Newsgroups: comp.ai.neural-nets
Path: cantaloupe.srv.cs.cmu.edu!nntp.club.cc.cmu.edu!eecs-usenet-02.mit.edu!nntprelay.mathworks.com!europa.clark.net!206.229.87.25!news-peer.sprintlink.net!news-pull.sprintlink.net!news-in-east.sprintlink.net!news.sprintlink.net!Sprint!199.72.1.20!interpath!news.interpath.net!news.interpath.net!sas!newshost.unx.sas.com!saswss
From: saswss@hotellng.unx.sas.com (Warren Sarle)
Subject: Re: Unbalanced classes revisited
Originator: saswss@hotellng.unx.sas.com
Sender: news@unx.sas.com (Noter of Newsworthy Events)
Message-ID: <EED0Mq.9zu@unx.sas.com>
Date: Sun, 3 Aug 1997 22:47:14 GMT
X-Nntp-Posting-Host: hotellng.unx.sas.com
References:  <EDzwCw.857@unx.sas.com>
Organization: SAS Institute Inc.
Lines: 47


I wrote:
|> ...
|> There are several ways to twiddle the prior probabilities:
|>  1) Make multiple copies of training cases
|>  2) Weight the error function for each case
|>  3) Adjust the output biases when using a softmax activation function
|>  4) Adjust the posterior probabilities (divide by the design prior,
|>     multiply by the operational prior, renormalize to sum to one;

Greg replied regarding (3):
|> I think Warren included the softmax constraint to insure positive, unit-
|> sum posteriors. However, after the "Posterior Estimation Validity"
|> thread, I think it is accepted that, with the appropriate assumptions
|> w.r.t. God, mother, and country, linear and logistic activations can be
|> used.
|> 
|> Anyway, if the targets are ideal {0,1} posteriors, the average output
|> over the design set yields the design priors. Obviously, twiddling with
|> the output biases can result in a valid prior transformation

I think the algebra only works with softmax, for which (3) and (4) are
algebraically equivalent. For (3), you add to the bias the log
of the factor used in (4), i.e:

                              operational prior
   new bias = old bias + log( ----------------- )
                                design prior

If there is any activation function other than softmax for which this
works exactly, please let me know.

|> In fact, I think I remember Warren suggesting the use of fixed (i.e.,
|> nonlearnable) output biases equal to the design priors with linear and
|> tanh output and hidden node activations, respectively. Then it would
|> seem that making a prior transformation is trivial.

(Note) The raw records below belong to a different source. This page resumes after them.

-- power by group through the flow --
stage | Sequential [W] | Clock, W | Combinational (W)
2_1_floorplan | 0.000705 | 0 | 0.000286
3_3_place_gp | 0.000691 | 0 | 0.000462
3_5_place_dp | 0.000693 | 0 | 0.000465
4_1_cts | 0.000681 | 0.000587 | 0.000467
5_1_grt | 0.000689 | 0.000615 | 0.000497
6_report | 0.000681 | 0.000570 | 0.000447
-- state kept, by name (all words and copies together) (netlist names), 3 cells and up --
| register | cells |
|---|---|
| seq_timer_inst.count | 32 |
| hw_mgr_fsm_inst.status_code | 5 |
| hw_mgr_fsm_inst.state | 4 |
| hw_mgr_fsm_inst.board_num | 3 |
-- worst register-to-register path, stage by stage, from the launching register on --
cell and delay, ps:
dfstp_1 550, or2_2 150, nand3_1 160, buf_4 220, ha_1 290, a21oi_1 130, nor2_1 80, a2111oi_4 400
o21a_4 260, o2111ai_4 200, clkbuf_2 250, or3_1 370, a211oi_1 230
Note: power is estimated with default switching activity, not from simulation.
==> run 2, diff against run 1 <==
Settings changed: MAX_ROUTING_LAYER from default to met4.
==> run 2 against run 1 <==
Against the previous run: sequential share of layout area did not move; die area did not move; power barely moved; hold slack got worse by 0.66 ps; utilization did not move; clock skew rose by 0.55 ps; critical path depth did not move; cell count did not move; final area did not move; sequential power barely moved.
**config.mk**
```make
export PLATFORM = sky130hd
export DESIGN_NAME = task_unit
export DESIGN_NICKNAME = d
export VERILOG_FILES = /design/src/task_unit_pkg.sv /design/src/task_dispatch.sv /design/src/task_fifo.sv /design/src/task_unit.sv /design/src/task_unit_regs.sv
export SDC_FILE = /design/constraint.sdc
export NUM_CORES = 1
export LEC_CHECK = 0
export ABC_AREA = 1
export BUFFER_PORTS_ARGS = -buffer_cell sky130_fd_sc_hd__buf_4
export CORE_MARGIN = 2
export CORE_UTILIZATION = 59
export CTS_CLUSTER_DIAMETER = 200
export CTS_CLUSTER_SIZE = 8
export DETAILED_ROUTE_END_ITERATION = 6
export GPL_TIMING_DRIVEN = 1
export PLACE_DENSITY = 0.84
export SLEW_MARGIN = 20
export SYNTH_ARGS = -nofsm -noshare
export SYNTH_HDL_FRONTEND = slang
export SYNTH_SLANG_ARGS = --single-unit
export TNS_END_PERCENT = 10
```
**constraint.sdc**
```tcl
create_clock -name clk -period 8.6 [get_ports clk]
set_input_delay 1.72 -clock clk [delete_from_list [all_inputs] [get_ports clk]]
set_output_delay 1.72 -clock clk [all_outputs]
set_load 0.02 [all_outputs]
```
$ cat config.mk
export PLATFORM = sky130hd
export DESIGN_NAME = router_core
export DESIGN_NICKNAME = d
export VERILOG_FILES = /design/src/design/noc_flit_pkg.sv /design/src/design/noc_port_pkg.sv /design/src/design/flit_register.sv /design/src/design/output_arbiter.sv /design/src/design/route_planner.sv /design/src/design/router_core.sv /design/src/design/selector.sv
export VERILOG_INCLUDE_DIRS = /design/src /design/src/design
export SDC_FILE = /design/constraint.sdc
export NUM_CORES = 1
export LEC_CHECK = 0
export ABC_AREA = 0
export BUFFER_PORTS_ARGS = -buffer_cell sky130_fd_sc_hd__buf_2
export CAP_MARGIN = 20
export CORE_MARGIN = 2
export CORE_UTILIZATION = 45
export CTS_CLUSTER_DIAMETER = 50
export DETAILED_ROUTE_END_ITERATION = 8
export PLACE_DENSITY = 0.71
export RECOVER_POWER = 50
export SLEW_MARGIN = 20
export SYNTH_ARGS = -nofsm -noshare
export SYNTH_HDL_FRONTEND = slang
export SYNTH_SLANG_ARGS = --single-unit
$ cat constraint.sdc
create_clock -name clk -period 3.3 [get_ports clk]
set_input_delay 0.33 -clock clk [delete_from_list [all_inputs] [get_ports clk]]
set_output_delay 0.33 -clock clk [all_outputs]
set_load 0.05 [all_outputs]
`src/trace_pkg.sv`:
```
////////////////////
// trace unit shared definitions
// widths, depths and vector types for the pipeline tracer
////////////////////

package trace_pkg;

    // pipeline shape
    // fetch, decode, execute, memory, write-back
    localparam int NUM_STAGES   = 5;
    // last stage retires the instruction
    localparam int WB_STAGE     = NUM_STAGES - 1;
    // leading stages that a flush kills (fetch and decode)
    localparam int FLUSH_STAGES = 2;

    // field widths
    localparam int ID_W    = 8;
    localparam int TAG_W   = 8;
    localparam int STAMP_W = 16;

    // record memory
    // one entry per id, addressed by the low id bits
    localparam int TRACE_DEPTH = 16;
    localparam int IDX_W       = 4;

    // instruction id, wraps at 8 bits
    typedef logic [ID_W-1:0]    id_t;
    // per-stage event code
    typedef logic [TAG_W-1:0]   tag_t;
    // free-running cycle count
    typedef logic [STAMP_W-1:0] stamp_t;
    // record entry index
    typedef logic [IDX_W-1:0]   idx_t;

endpackage

```
`src/trace_issuer.sv`:
```
////////////////////
// trace issuer
// gives ids to fetched instructions and counts cycles
////////////////////

`timescale 1ns/1ps

module trace_issuer import trace_pkg::*; (
    input  logic   clk,
    input  logic   rst,
    input  logic   fetch_valid,
    input  logic   stall,
    output logic   issue_valid,
    output id_t    issue_id,
    output stamp_t cycle
);

    // id given to the next fetch
    id_t next_id;

    // issue register
    // the offer stays put while a stall keeps the fetch slot from taking it
    always_ff @(posedge clk) begin
        if (rst) begin
            issue_valid <= 1'b0;
            next_id     <= '0;
        end else if (!stall) begin
            issue_valid <= fetch_valid;
            if (fetch_valid) begin
                next_id <= next_id + 1'b1;
            end
        end
    end

    // id payload follows the valid bit
    always_ff @(posedge clk) begin
        if (!stall) begin
            issue_id <= next_id;
        end
    end

    // cycle stamp
    // zero in the first cycle out of reset
    always_ff @(posedge clk) begin
        if (rst) begin
            cycle <= '0;
        end else begin
            cycle <= cycle + 1'b1;
        end
    end

    ////////////////////
    // checks
    ////////////////////

    // an issue is taken by the fetch slot when not stalled
    logic issue_take;
    logic take_seen;
    id_t  last_take_id;

    assign issue_take = issue_valid && !stall;

    always_ff @(posedge clk) begin
        if (rst) begin
            take_seen <= 1'b0;
        end else if (issue_take) begin
            take_seen    <= 1'b1;
        end
        if (issue_take) begin
            last_take_id <= issue_id;
        end
    end

    // successive taken ids step by exactly one
    a_issue_step : assert property (@(posedge clk) disable iff (rst)
        (issue_take && take_seen) |-> (issue_id == id_t'(last_take_id + 1'b1)));

endmodule

```
`src/stage_slot.sv`:
```
////////////////////
// stage slot
// tracks one stage's id, flags first arrival for the record write
////////////////////

`timescale 1ns/1ps

module stage_slot import trace_pkg::*; (
    input  logic   clk,
    input  logic   rst,
    input  logic   hold,
    input  logic   kill,
    input  logic   in_valid,
    input  id_t    in_id,
    input  tag_t   tag,
    input  stamp_t stamp,
    output logic   pass_valid,
    output id_t    pass_id,
    output logic   wr_en,
    output id_t    wr_id,
    output tag_t   wr_tag,
    output stamp_t wr_stamp
);

    logic valid;
    // set only in the first cycle an item sits here
    logic fresh;
    id_t  id;

    // control state
    // kill beats hold, hold beats load
    always_ff @(posedge clk) begin
        if (rst) begin
            valid <= 1'b0;
            fresh <= 1'b0;
        end else if (kill) begin
            valid <= 1'b0;
            fresh <= 1'b0;
        end else if (hold) begin
            // same item stays, it was already recorded
            fresh <= 1'b0;
        end else begin
            valid <= in_valid;
            fresh <= in_valid;
        end
    end

    // id payload
    always_ff @(posedge clk) begin
        if (!hold) begin
            id <= in_id;
        end
    end

    // downstream sees nothing while held or killed
    // a bubble goes down in that case
    assign pass_valid = valid && !hold && !kill;
    assign pass_id    = id;

    // record write, tag and stamp are live this cycle
    assign wr_en    = valid && fresh;
    assign wr_id    = id;
    assign wr_tag   = tag;
    assign wr_stamp = stamp;

    ////////////////////
    // checks
    ////////////////////

    // a held slot keeps both its item and its occupancy
    a_hold_keeps : assert property (@(posedge clk) disable iff (rst)
        (hold && !kill) |=> ($stable(id) && $stable(valid) && !fresh));

endmodule

```
`src/trace_collector.sv`:
```
////////////////////
// trace collector
// per-id stage records, completion record out on write-back
////////////////////

`timescale 1ns/1ps

module trace_collector import trace_pkg::*; (
    input  logic                     clk,
    input  logic                     rst,
    input  logic   [NUM_STAGES-1:0]  wr_en,
    input  id_t    [NUM_STAGES-1:0]  wr_id,
    input  tag_t   [NUM_STAGES-1:0]  wr_tag,
    input  stamp_t [NUM_STAGES-1:0]  wr_stamp,
    output logic                     rec_valid,
    output id_t                      rec_id,
    output tag_t   [NUM_STAGES-1:0]  rec_tag,
    output stamp_t [NUM_STAGES-1:0]  rec_stamp
);

    // one column per stage up to memory
    // write-back values are taken live
    tag_t   tag_mem   [WB_STAGE][TRACE_DEPTH];
    stamp_t stamp_mem [WB_STAGE][TRACE_DEPTH];

    // entry holds an instruction that has not retired
    logic [TRACE_DEPTH-1:0] open_q;

    // entry index of each stage's write
    idx_t [NUM_STAGES-1:0] wr_idx;

    always_comb begin
        for (int k = 0; k < NUM_STAGES; k++) begin
            wr_idx[k] = wr_id[k][IDX_W-1:0];
        end
    end

    ////////////////////
    // record storage
    ////////////////////

    always_ff @(posedge clk) begin
        for (int k = 0; k < WB_STAGE; k++) begin
            if (wr_en[k]) begin
                tag_mem[k][wr_idx[k]]   <= wr_tag[k];
                stamp_mem[k][wr_idx[k]] <= wr_stamp[k];
            end
        end
    end

    // open bits
    // retire clears first so a fetch to the same entry wins
    always_ff @(posedge clk) begin
        if (rst) begin
            open_q <= '0;
        end else begin
            if (wr_en[WB_STAGE]) begin
                open_q[wr_idx[WB_STAGE]] <= 1'b0;
            end
            if (wr_en[0]) begin
                open_q[wr_idx[0]] <= 1'b1;
            end
        end
    end

    ////////////////////
    // completion record
    ////////////////////

    always_ff @(posedge clk) begin
        if (rst) begin
            rec_valid <= 1'b0;
        end else begin
            rec_valid <= wr_en[WB_STAGE];
        end
    end

    // stored columns plus the live write-back pair
    always_ff @(posedge clk) begin
        if (wr_en[WB_STAGE]) begin
            rec_id <= wr_id[WB_STAGE];
            for (int k = 0; k < WB_STAGE; k++) begin
                rec_tag[k]   <= tag_mem[k][wr_idx[WB_STAGE]];
                rec_stamp[k] <= stamp_mem[k][wr_idx[WB_STAGE]];
            end
            rec_tag[WB_STAGE]   <= wr_tag[WB_STAGE];
            rec_stamp[WB_STAGE] <= wr_stamp[WB_STAGE];
        end
    end

    ////////////////////
    // checks
    ////////////////////

    logic ret_seen;
    id_t  last_ret_id;
    id_t  ret_step;

    always_ff @(posedge clk) begin
        if (rst) begin
            ret_seen <= 1'b0;
        end else if (wr_en[WB_STAGE]) begin
            ret_seen <= 1'b1;
        end
        if (wr_en[WB_STAGE]) begin
            last_ret_id <= wr_id[WB_STAGE];
        end
    end

    // forward distance from the last retired id, modulo wrap
    assign ret_step = wr_id[WB_STAGE] - last_ret_id;

    // retire only what was fetched and not yet retired
    a_wb_open : assert property (@(posedge clk) disable iff (rst)
        wr_en[WB_STAGE] |-> open_q[wr_idx[WB_STAGE]]);

    // in-order retire, flushed ids may leave gaps
    a_ret_order : assert property (@(posedge clk) disable iff (rst)
        (wr_en[WB_STAGE] && ret_seen) |-> (ret_step != '0 && !ret_step[ID_W-1]));

endmodule

```
`src/pipeline_trace.sv`:
```
////////////////////
// pipeline trace top
// issuer, chained stage slots and record collector
////////////////////

`timescale 1ns/1ps

module pipeline_trace import trace_pkg::*; (
    input  logic                    clk,
    input  logic                    rst,
    input  logic                    fetch_valid,
    input  logic                    stall,
    input  logic                    flush,
    input  tag_t   [NUM_STAGES-1:0] stage_tag,
    output logic                    rec_valid,
    output id_t                     rec_id,
    output tag_t   [NUM_STAGES-1:0] rec_tag,
    output stamp_t [NUM_STAGES-1:0] rec_stamp
);

    // slot inputs, entry 0 comes from the issuer
    logic   [NUM_STAGES-1:0] slot_in_valid;
    id_t    [NUM_STAGES-1:0] slot_in_id;
    stamp_t                  cycle;

    // slot write ports into the collector
    logic   [NUM_STAGES-1:0] wr_en;
    id_t    [NUM_STAGES-1:0] wr_id;
    tag_t   [NUM_STAGES-1:0] wr_tag;
    stamp_t [NUM_STAGES-1:0] wr_stamp;

    trace_issuer u_issuer (
        .clk         (clk),
        .rst         (rst),
        .fetch_valid (fetch_valid),
        .stall       (stall),
        .issue_valid (slot_in_valid[0]),
        .issue_id    (slot_in_id[0]),
        .cycle       (cycle)
    );

    ////////////////////
    // stage chain
    ////////////////////

    // fetch and decode see stall and flush, later stages never stop
    for (genvar k = 0; k < NUM_STAGES; k++) begin : g_slot
        if (k < NUM_STAGES - 1) begin : g_mid
            stage_slot u_slot (
                .clk        (clk),
                .rst        (rst),
                .hold       ((k < FLUSH_STAGES) ? stall : 1'b0),
                .kill       ((k < FLUSH_STAGES) ? flush : 1'b0),
                .in_valid   (slot_in_valid[k]),
                .in_id      (slot_in_id[k]),
                .tag        (stage_tag[k]),
                .stamp      (cycle),
                .pass_valid (slot_in_valid[k+1]),
                .pass_id    (slot_in_id[k+1]),
                .wr_en      (wr_en[k]),
                .wr_id      (wr_id[k]),
                .wr_tag     (wr_tag[k]),
                .wr_stamp   (wr_stamp[k])
            );
        end else begin : g_last
            // write-back only reports to the collector
            stage_slot u_slot (
                .clk        (clk),
                .rst        (rst),
                .hold       (1'b0),
                .kill       (1'b0),
                .in_valid   (slot_in_valid[k]),
                .in_id      (slot_in_id[k]),
                .tag        (stage_tag[k]),
                .stamp      (cycle),
                .pass_valid (),
                .pass_id    (),
                .wr_en      (wr_en[k]),
                .wr_id      (wr_id[k]),
                .wr_tag     (wr_tag[k]),
                .wr_stamp   (wr_stamp[k])
            );
        end
    end

    trace_collector u_collector (
        .clk       (clk),
        .rst       (rst),
        .wr_en     (wr_en),
        .wr_id     (wr_id),
        .wr_tag    (wr_tag),
        .wr_stamp  (wr_stamp),
        .rec_valid (rec_valid),
        .rec_id    (rec_id),
        .rec_tag   (rec_tag),
        .rec_stamp (rec_stamp)
    );

endmodule

```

Wasn't me. I don't think fixed output biases would work right unless
the hidden units had fixed means.


-- 

Warren S. Sarle       SAS Institute Inc.   The opinions expressed here
saswss@unx.sas.com    SAS Campus Drive     are mine and not necessarily
(919) 677-8000        Cary, NC 27513, USA  those of SAS Institute.
* Do not send me unsolicited commercial, political, or religious email *